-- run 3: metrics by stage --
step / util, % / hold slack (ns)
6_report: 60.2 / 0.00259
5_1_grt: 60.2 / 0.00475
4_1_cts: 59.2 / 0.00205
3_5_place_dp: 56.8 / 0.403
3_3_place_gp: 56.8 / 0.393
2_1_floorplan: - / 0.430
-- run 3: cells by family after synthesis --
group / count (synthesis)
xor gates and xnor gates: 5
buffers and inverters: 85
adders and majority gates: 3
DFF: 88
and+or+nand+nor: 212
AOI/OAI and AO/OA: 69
### config.mk
export PLATFORM = sky130hd
export DESIGN_NAME = mult_seq_ctrl
export DESIGN_NICKNAME = d
export VERILOG_FILES = /design/src/rtl/mult_seq_ctrl.sv
export SDC_FILE = /design/constraint.sdc
export NUM_CORES = 1
export LEC_CHECK = 0
export CAP_MARGIN = 30
export CORE_MARGIN = 5
export CORE_UTILIZATION = 35
export CTS_CLUSTER_DIAMETER = 60
export DETAILED_ROUTE_END_ITERATION = 8
export PLACE_DENSITY = 0.7
export RECOVER_POWER = 100
export SLEW_MARGIN = 20
export SYNTH_ARGS = -nofsm -noshare
export SYNTH_HDL_FRONTEND = slang
export SYNTH_SLANG_ARGS = --single-unit
### constraint.sdc
create_clock -name clk -period 2.3 [get_ports clk]
set_clock_uncertainty 0.1 [all_clocks]
set_input_delay 0.69 -clock clk [delete_from_list [all_inputs] [get_ports clk]]
set_output_delay 0.69 -clock clk [all_outputs]
set_load 0.1 [all_outputs]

···

Assignment:
Which lines of the records contain "gates"? Show each of them.

Problem solution:
xor gates and xnor gates: 5
adders and majority gates: 3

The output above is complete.